DeMatha 9, St. Albans 8
DeMatha junior Colin Benko's career as an attackman may have come to an end after his team's game against No. 8 St. Albans yesterday. But Benko made the most of his one day on attack when he set up the winning goal in the final seconds of ninth-ranked DeMatha's 9-8 victory in Northwest Washington.
The game was tied at 8 when St. Albans attempted to clear the ball from its end with 23 seconds left. Benko checked the ball from a Bulldogs' player, then came within inches of stepping out of bounds before passing to junior attackman Nick Fatseas.
Fatseas had an open shot from about 10 yards because St. Albans goaltender Harry Alford (16 saves) was upfield helping with the attempted clear.
Fatseas took a couple steps, then buried the shot into the empty net for a 9-8 lead with 16 seconds left.
Benko normally plays midfield.
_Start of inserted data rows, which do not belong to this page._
<file path="src/hw/spfp_params.svh">
// Constants for the supply pulse fuse programmer.
// Assumes the level comparators sit outside; a top level also raises the middle flag.
`ifndef SPFP_PARAMS_SVH
`define SPFP_PARAMS_SVH
`define SPFP_CLK_HZ          40000000
`define SPFP_CARRIER_HZ      1000
`define SPFP_FIELD_W         8
`define SPFP_KEY_W           4
`define SPFP_KEY_MODE_BLOW   4'h1
`define SPFP_KEY_MODE_TRY    4'h2
`define SPFP_KEY_SENS        4'h1
`define SPFP_KEY_QDC         4'h2
`define SPFP_KEY_RATE        4'h3
`define SPFP_KEY_LOCK        4'h6
`define SPFP_KEY_MAX         4'h6
`define SPFP_SENS_RESET      8'h00
`define SPFP_QDC_RESET       8'h00
`define SPFP_RATE_RESET      8'h00
`define SPFP_NREG            3
// Least time of a low level between pulses: 40 us
`define SPFP_T_LOW_US        40
`define SPFP_LOW_CYC  ((`SPFP_T_LOW_US * (`SPFP_CLK_HZ / 1000000)))
// Least blow pulse width: 40 us
`define SPFP_T_BLOW_US       40
`define SPFP_BLOW_CYC ((`SPFP_T_BLOW_US * (`SPFP_CLK_HZ / 1000000)))
`define SPFP_CNT_W           12
`endif

</file>
<file path="src/hw/spfp_pkg.sv">
// Types for the supply pulse fuse programmer.
// Assumes spfp_params.svh supplies the numeric constants.
package spfp_pkg;
   typedef enum logic [2:0] {
      SPFP_IDLE   = 3'b000,
      SPFP_MKEY   = 3'b001,
      SPFP_MSEL   = 3'b010,
      SPFP_PKEY   = 3'b011,
      SPFP_PSEL   = 3'b100,
      SPFP_ADDR   = 3'b101
   } spfp_state_e;
   typedef enum logic [1:0] {
      SPFP_MODE_NONE = 2'b00,
      SPFP_MODE_TRY  = 2'b01,
      SPFP_MODE_BLOW = 2'b10
   } spfp_mode_e;
endpackage : spfp_pkg

</file>
<file path="src/hw/spfp_top.sv">
// Supply pulse fuse programmer: decodes level pulses on the supply pin.
// Assumes external comparators give top/middle level flags; both are
// asynchronous and are synchronised here. Reset models power-up.
//
// How it works
// Supply pulses at top, middle and base levels form commands.
// Try mode holds several settings in volatile latches until power cycles.
// Blow mode sets one field, then burns it into fuses.
// After the lock fuse is blown, all programming is refused.
// Carrier rate is programmable, target 1 kHz.
// Only exact pulse sequences act, so noise changes nothing.
// Select: top, N middle pulses (key), top.
// Then a top pulse enters addressing; each middle pulse adds one to a field code or sets the lock code to all ones.
// Mode key 1 blow/lock, 2 try; keys 1,2,3,6 select fields.
// Any bad sequence returns to idle without touching stored values.
`include "spfp_params.svh"
module spfp_top
   import spfp_pkg::*;
(
   input  wire logic                     ref_clk_in,
   input  wire logic                     rstn_in,
   input  wire logic                     top_program_level_in,
   input  wire logic                     middle_program_level_in,
   output logic      [`SPFP_FIELD_W-1:0] sens_code_out,
   output logic      [`SPFP_FIELD_W-1:0] qdc_code_out,
   output logic      [`SPFP_FIELD_W-1:0] carrier_rate_code_out,
   output logic      [1:0]               mode_out,
   output logic                          locked_out,
   output logic                          fuse_blow_out
);
   localparam int unsigned LOW_CYC  = `SPFP_LOW_CYC;
   localparam int unsigned BLOW_CYC = `SPFP_BLOW_CYC;

   // Two-stage synchronisers for the comparator levels
   logic top_s1, top_s2, mid_s1, mid_s2, top_d, mid_d;
   always_ff @(posedge ref_clk_in) begin
      if (!rstn_in) begin
         top_s1 <= 1'b0;
         top_s2 <= 1'b0;
         mid_s1 <= 1'b0;
         mid_s2 <= 1'b0;
         top_d  <= 1'b0;
         mid_d  <= 1'b0;
      end else begin
         top_s1 <= top_program_level_in;
         top_s2 <= top_s1;
         mid_s1 <= middle_program_level_in;
         mid_s2 <= mid_s1;
         top_d  <= top_s2;
         mid_d  <= mid_s2;
      end
   end

   // Level class: top beats middle since top passes the middle threshold
   logic is_top, is_mid, is_base;
   assign is_top  = top_s2;
   assign is_mid  = mid_s2 & ~top_s2;
   assign is_base = ~mid_s2 & ~top_s2;

   // Pulse events counted on the fall back to base, so a rising top edge
   // passing through the middle band is never taken as a middle pulse
   logic was_top, next_was_top, ev_top, ev_mid;
   logic [`SPFP_CNT_W-1:0] hi_cnt, next_hi_cnt, lo_cnt, next_lo_cnt;
   logic base_ok, gap_ok, next_gap_ok;
   // Gap is judged as the next pulse starts; by the time that pulse falls
   // back to base, lo_cnt has long been cleared
   assign base_ok = gap_ok;
   assign ev_top  = is_base & (top_d | mid_d) & was_top;
   assign ev_mid  = is_base & (top_d | mid_d) & ~was_top;

   always_comb begin
      next_was_top = was_top;
      next_hi_cnt  = hi_cnt;
      next_lo_cnt  = lo_cnt;
      next_gap_ok  = gap_ok;
      if (is_base) begin
         next_hi_cnt = '0;
         if (!(top_d | mid_d)) begin
            next_was_top = 1'b0;
         end
         if (lo_cnt != {`SPFP_CNT_W{1'b1}}) begin
            next_lo_cnt = lo_cnt + 1'b1;
         end
      end else begin
         next_lo_cnt = '0;
         // Only the first cycle off base still sees the gap length
         if (lo_cnt != '0) begin
            next_gap_ok = (lo_cnt >= `SPFP_CNT_W'(LOW_CYC));
         end
         if (is_top) begin
            next_was_top = 1'b1;
            if (hi_cnt != {`SPFP_CNT_W{1'b1}}) begin
               next_hi_cnt = hi_cnt + 1'b1;
            end
         end
      end
   end
   always_ff @(posedge ref_clk_in) begin
      if (!rstn_in) begin
         was_top <= 1'b0;
         hi_cnt  <= '0;
         lo_cnt  <= '0;
         gap_ok  <= 1'b0;
      end else begin
         was_top <= next_was_top;
         hi_cnt  <= next_hi_cnt;
         lo_cnt  <= next_lo_cnt;
         gap_ok  <= next_gap_ok;
      end
   end

   // Pulse sequencer
   spfp_state_e state, next_state;
   spfp_mode_e  mode, next_mode;
   logic [`SPFP_KEY_W-1:0]   key, next_key;
   logic [1:0]               sel, next_sel;
   logic                     lock_sel, next_lock_sel;
   logic [`SPFP_FIELD_W-1:0] code, next_code;
   logic [`SPFP_FIELD_W-1:0] vol [`SPFP_NREG];
   logic [`SPFP_FIELD_W-1:0] next_vol [`SPFP_NREG];
   logic [`SPFP_FIELD_W-1:0] fuse_rd [`SPFP_NREG];
   logic blow, lock_blow, locked, long_top;
   assign long_top = (hi_cnt >= `SPFP_CNT_W'(BLOW_CYC));

   always_comb begin
      next_state    = state;
      next_mode     = mode;
      next_key      = key;
      next_sel      = sel;
      next_lock_sel = lock_sel;
      next_code     = code;
      next_vol      = vol;
      blow          = 1'b0;
      lock_blow     = 1'b0;
      if (locked) begin
         next_state = SPFP_IDLE;
      end else if ((ev_top || ev_mid) && !base_ok && state != SPFP_IDLE) begin
         next_state = SPFP_IDLE; // Gap too short: drop the sequence
      end else begin
         case (state)
            SPFP_IDLE: begin
               next_key = '0;
               if (ev_top) begin
                  next_state = (mode == SPFP_MODE_NONE) ? SPFP_MKEY
                                                          : SPFP_PKEY;
               end
            end
            SPFP_MKEY, SPFP_PKEY: begin
               if (ev_mid) begin
                  next_key = key + 1'b1;
                  if (key == `SPFP_KEY_MAX) begin
                     next_state = SPFP_IDLE;
                  end
               end else if (ev_top) begin
                  next_state = SPFP_IDLE; // Unknown key
                  if (state == SPFP_MKEY) begin
                     if (key == `SPFP_KEY_MODE_BLOW) begin
                        next_mode = SPFP_MODE_BLOW;
                     end else if (key == `SPFP_KEY_MODE_TRY) begin
                        next_mode = SPFP_MODE_TRY;
                     end
                  end else begin
                     next_lock_sel = 1'b0;
                     next_state    = SPFP_PSEL;
                     next_code     = '0;
                     case (key)
                        `SPFP_KEY_SENS: next_sel = 2'd0;
                        `SPFP_KEY_QDC:  next_sel = 2'd1;
                        `SPFP_KEY_RATE: next_sel = 2'd2;
                        `SPFP_KEY_LOCK: next_lock_sel = 1'b1;
                        default:        next_state = SPFP_IDLE;
                     endcase
                  end
               end
            end
            SPFP_PSEL: begin
               if (ev_top) begin
                  next_state = SPFP_ADDR;
               end else if (ev_mid) begin
                  next_state = SPFP_IDLE;
               end
            end
            SPFP_ADDR: begin
               if (ev_mid && !lock_sel) begin
                  next_code = code + 1'b1;
                  next_vol[sel] = code + 1'b1; // Volatile, visible at once
               end else if (ev_mid) begin
                  next_code = '1;
               end else if (ev_top) begin
                  next_state = SPFP_IDLE;
                  if (mode == SPFP_MODE_BLOW && long_top) begin
                     blow      = ~lock_sel; // One field per pass
                     lock_blow = lock_sel & (code != '0);
                  end
                  if (mode == SPFP_MODE_BLOW) begin
                     next_mode = SPFP_MODE_NONE;
                  end
               end
            end
            default: next_state = SPFP_IDLE;
         endcase
      end
   end

   always_ff @(posedge ref_clk_in) begin
      if (!rstn_in) begin
         state    <= SPFP_IDLE;
         mode     <= SPFP_MODE_NONE;
         key      <= '0;
         sel      <= 2'd0;
         lock_sel <= 1'b0;
         code     <= '0;
         vol[0]   <= `SPFP_SENS_RESET; // Power cycle clears trial values
         vol[1]   <= `SPFP_QDC_RESET;
         vol[2]   <= `SPFP_RATE_RESET;
      end else begin
         state    <= next_state;
         mode     <= next_mode;
         key      <= next_key;
         sel      <= next_sel;
         lock_sel <= next_lock_sel;
         code     <= next_code;
         vol      <= next_vol;
      end
   end

   spfp_fuse_bank u_fuse (
      .ref_clk_in   (ref_clk_in),
      .rstn_in      (rstn_in),
      .blow_in      (blow),
      .sel_in       (sel),
      .code_in      (code),
      .lock_blow_in (lock_blow),
      .rd_data_out  (fuse_rd),
      .locked_out   (locked)
   );

   // Effective codes: fuses OR the live trial value
   always_ff @(posedge ref_clk_in) begin
      if (!rstn_in) begin
         sens_code_out         <= '0;
         qdc_code_out          <= '0;
         carrier_rate_code_out <= '0;
         mode_out              <= 2'b00;
         locked_out            <= 1'b0;
         fuse_blow_out         <= 1'b0;
      end else begin
         sens_code_out         <= fuse_rd[0] | vol[0];
         qdc_code_out          <= fuse_rd[1] | vol[1];
         carrier_rate_code_out <= fuse_rd[2] | vol[2];
         mode_out              <= mode;
         locked_out            <= locked;
         fuse_blow_out         <= blow | lock_blow;
      end
   end
endmodule : spfp_top

</file>
<file path="src/hw/spfp_fuse_bank.sv">
// Fuse bank: three bit fields of one-time bits plus the lock fuse.
// Assumes blow strobes come from the decoder on the same clock.
`include "spfp_params.svh"
module spfp_fuse_bank
   import spfp_pkg::*;
(
   input  wire logic                      ref_clk_in,
   input  wire logic                      rstn_in,
   input  wire logic                      blow_in,
   input  wire logic [1:0]                sel_in,
   input  wire logic [`SPFP_FIELD_W-1:0]  code_in,
   input  wire logic                      lock_blow_in,
   output logic      [`SPFP_FIELD_W-1:0]  rd_data_out [`SPFP_NREG],
   output logic                           locked_out
);
   logic [`SPFP_FIELD_W-1:0] fuse      [`SPFP_NREG];
   logic [`SPFP_FIELD_W-1:0] next_fuse [`SPFP_NREG];
   logic                     lock;
   logic                     next_lock;

   // Fuses model one-time bits: a blown bit clears only on reset
   genvar g;
   generate
      for (g = 0; g < `SPFP_NREG; g++) begin : g_field
         always_comb begin
            next_fuse[g] = fuse[g];
            if (blow_in && sel_in == 2'(g)) begin
               next_fuse[g] = fuse[g] | code_in;
            end
         end
         always_ff @(posedge ref_clk_in) begin
            if (!rstn_in) begin
               fuse[g]        <= 8'h00;
               rd_data_out[g] <= 8'h00;
            end else begin
               fuse[g]        <= next_fuse[g];
               rd_data_out[g] <= next_fuse[g];
            end
         end
      end
   endgenerate

   // Lock fuse, once set, stays set until reset
   always_comb begin
      next_lock = lock | lock_blow_in;
   end
   always_ff @(posedge ref_clk_in) begin
      if (!rstn_in) begin
         lock       <= 1'b0;
         locked_out <= 1'b0;
      end else begin
         lock       <= next_lock;
         locked_out <= next_lock;
      end
   end
endmodule : spfp_fuse_bank

</file>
He moved to attack yesterday because starter Mike Hinker missed the game with an illness.
"The ball popped right up, and I got it and saw Nick was open and their goalie was out of the cage," Benko said. "I think that I normally play midfield helped a lot, because I'm accustomed to playing defense. I don't know if I'll play attack again. It's sort of a day-by-day thing."
Fatseas finished with five goals, junior midfielder Paul Rabil added three goals and Benko had a goal and an assist for DeMatha (2-0). Senior midfielders Thomas Alford and Lucius Polk had three goals each for St. Albans (2-2).
Yesterday's game marked the fourth time in six years the game has been decided by two goals or less; the Stags have won four times in that span.
St. Albans led 7-4 at the start of the fourth quarter before Rabil scored three goals and Fatseas added two to lead DeMatha back.
"It was Colin's first game on attack ever at DeMatha," Stags Coach Dick Long said. "He and Fatseas are juniors and they've been watching for three years, and now they're out on the field doing it."
Said St. Albans Coach Malcolm Lester: "This one hurts. In the first quarter, I thought DeMatha wanted it more. That wasn't the case at the end. They just made more plays than we did."